Every record that follows should appear again in your answer, exactly the same.

(Dataset entries)
====

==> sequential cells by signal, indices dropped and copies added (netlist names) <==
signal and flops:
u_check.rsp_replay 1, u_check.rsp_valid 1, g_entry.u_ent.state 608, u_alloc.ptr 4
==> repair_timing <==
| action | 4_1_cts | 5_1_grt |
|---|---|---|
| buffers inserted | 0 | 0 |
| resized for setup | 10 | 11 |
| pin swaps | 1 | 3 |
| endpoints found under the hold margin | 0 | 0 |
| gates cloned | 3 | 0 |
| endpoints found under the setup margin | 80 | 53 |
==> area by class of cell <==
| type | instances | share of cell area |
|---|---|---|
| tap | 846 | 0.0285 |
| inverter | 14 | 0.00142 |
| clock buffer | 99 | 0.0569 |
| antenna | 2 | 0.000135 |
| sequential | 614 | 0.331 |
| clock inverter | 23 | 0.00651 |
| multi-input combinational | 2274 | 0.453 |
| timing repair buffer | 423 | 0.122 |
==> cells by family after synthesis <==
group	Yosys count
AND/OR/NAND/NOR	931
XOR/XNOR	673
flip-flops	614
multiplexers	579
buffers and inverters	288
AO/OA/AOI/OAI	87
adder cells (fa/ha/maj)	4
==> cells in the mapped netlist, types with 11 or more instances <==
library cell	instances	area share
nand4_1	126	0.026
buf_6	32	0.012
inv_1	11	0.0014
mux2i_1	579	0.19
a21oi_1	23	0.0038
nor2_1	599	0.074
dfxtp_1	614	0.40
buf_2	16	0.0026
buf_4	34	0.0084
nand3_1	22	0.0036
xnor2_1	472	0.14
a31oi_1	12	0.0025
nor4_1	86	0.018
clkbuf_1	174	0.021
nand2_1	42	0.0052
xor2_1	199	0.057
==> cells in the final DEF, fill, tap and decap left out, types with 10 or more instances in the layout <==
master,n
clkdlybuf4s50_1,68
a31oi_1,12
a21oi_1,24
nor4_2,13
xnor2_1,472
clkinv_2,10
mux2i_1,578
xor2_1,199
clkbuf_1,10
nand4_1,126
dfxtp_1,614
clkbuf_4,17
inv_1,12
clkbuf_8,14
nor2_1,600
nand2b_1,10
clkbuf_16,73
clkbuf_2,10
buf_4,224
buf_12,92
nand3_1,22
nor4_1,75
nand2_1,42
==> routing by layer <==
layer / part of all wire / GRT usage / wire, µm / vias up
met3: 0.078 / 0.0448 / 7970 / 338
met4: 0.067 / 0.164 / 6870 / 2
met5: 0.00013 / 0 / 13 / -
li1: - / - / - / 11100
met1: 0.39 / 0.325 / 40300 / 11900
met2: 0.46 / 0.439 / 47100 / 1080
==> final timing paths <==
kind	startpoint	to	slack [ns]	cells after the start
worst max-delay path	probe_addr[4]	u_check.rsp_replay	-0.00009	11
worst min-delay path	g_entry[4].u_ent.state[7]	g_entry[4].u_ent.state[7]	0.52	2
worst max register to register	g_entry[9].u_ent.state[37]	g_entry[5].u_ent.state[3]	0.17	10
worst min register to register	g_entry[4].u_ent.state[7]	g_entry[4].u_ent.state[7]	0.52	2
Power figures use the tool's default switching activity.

====

- REPLY TO THE EXERCISE -
==> sequential cells by signal, indices dropped and copies added (netlist names) <==
signal and flops:
u_check.rsp_replay 1, u_check.rsp_valid 1, g_entry.u_ent.state 608, u_alloc.ptr 4
==> repair_timing <==
| action | 4_1_cts | 5_1_grt |
|---|---|---|
| buffers inserted | 0 | 0 |
| resized for setup | 10 | 11 |
| pin swaps | 1 | 3 |
| endpoints found under the hold margin | 0 | 0 |
| gates cloned | 3 | 0 |
| endpoints found under the setup margin | 80 | 53 |
==> area by class of cell <==
| type | instances | share of cell area |
|---|---|---|
| tap | 846 | 0.0285 |
| inverter | 14 | 0.00142 |
| clock buffer | 99 | 0.0569 |
| antenna | 2 | 0.000135 |
| sequential | 614 | 0.331 |
| clock inverter | 23 | 0.00651 |
| multi-input combinational | 2274 | 0.453 |
| timing repair buffer | 423 | 0.122 |
==> cells by family after synthesis <==
group	Yosys count
AND/OR/NAND/NOR	931
XOR/XNOR	673
flip-flops	614
multiplexers	579
buffers and inverters	288
AO/OA/AOI/OAI	87
adder cells (fa/ha/maj)	4
==> cells in the mapped netlist, types with 11 or more instances <==
library cell	instances	area share
nand4_1	126	0.026
buf_6	32	0.012
inv_1	11	0.0014
mux2i_1	579	0.19
a21oi_1	23	0.0038
nor2_1	599	0.074
dfxtp_1	614	0.40
buf_2	16	0.0026
buf_4	34	0.0084
nand3_1	22	0.0036
xnor2_1	472	0.14
a31oi_1	12	0.0025
nor4_1	86	0.018
clkbuf_1	174	0.021
nand2_1	42	0.0052
xor2_1	199	0.057
==> cells in the final DEF, fill, tap and decap left out, types with 10 or more instances in the layout <==
master,n
clkdlybuf4s50_1,68
a31oi_1,12
a21oi_1,24
nor4_2,13
xnor2_1,472
clkinv_2,10
mux2i_1,578
xor2_1,199
clkbuf_1,10
nand4_1,126
dfxtp_1,614
clkbuf_4,17
inv_1,12
clkbuf_8,14
nor2_1,600
nand2b_1,10
clkbuf_16,73
clkbuf_2,10
buf_4,224
buf_12,92
nand3_1,22
nor4_1,75
nand2_1,42
==> routing by layer <==
layer / part of all wire / GRT usage / wire, µm / vias up
met3: 0.078 / 0.0448 / 7970 / 338
met4: 0.067 / 0.164 / 6870 / 2
met5: 0.00013 / 0 / 13 / -
li1: - / - / - / 11100
met1: 0.39 / 0.325 / 40300 / 11900
met2: 0.46 / 0.439 / 47100 / 1080
==> final timing paths <==
kind	startpoint	to	slack [ns]	cells after the start
worst max-delay path	probe_addr[4]	u_check.rsp_replay	-0.00009	11
worst min-delay path	g_entry[4].u_ent.state[7]	g_entry[4].u_ent.state[7]	0.52	2
worst max register to register	g_entry[9].u_ent.state[37]	g_entry[5].u_ent.state[3]	0.17	10
worst min register to register	g_entry[4].u_ent.state[7]	g_entry[4].u_ent.state[7]	0.52	2
Power figures use the tool's default switching activity.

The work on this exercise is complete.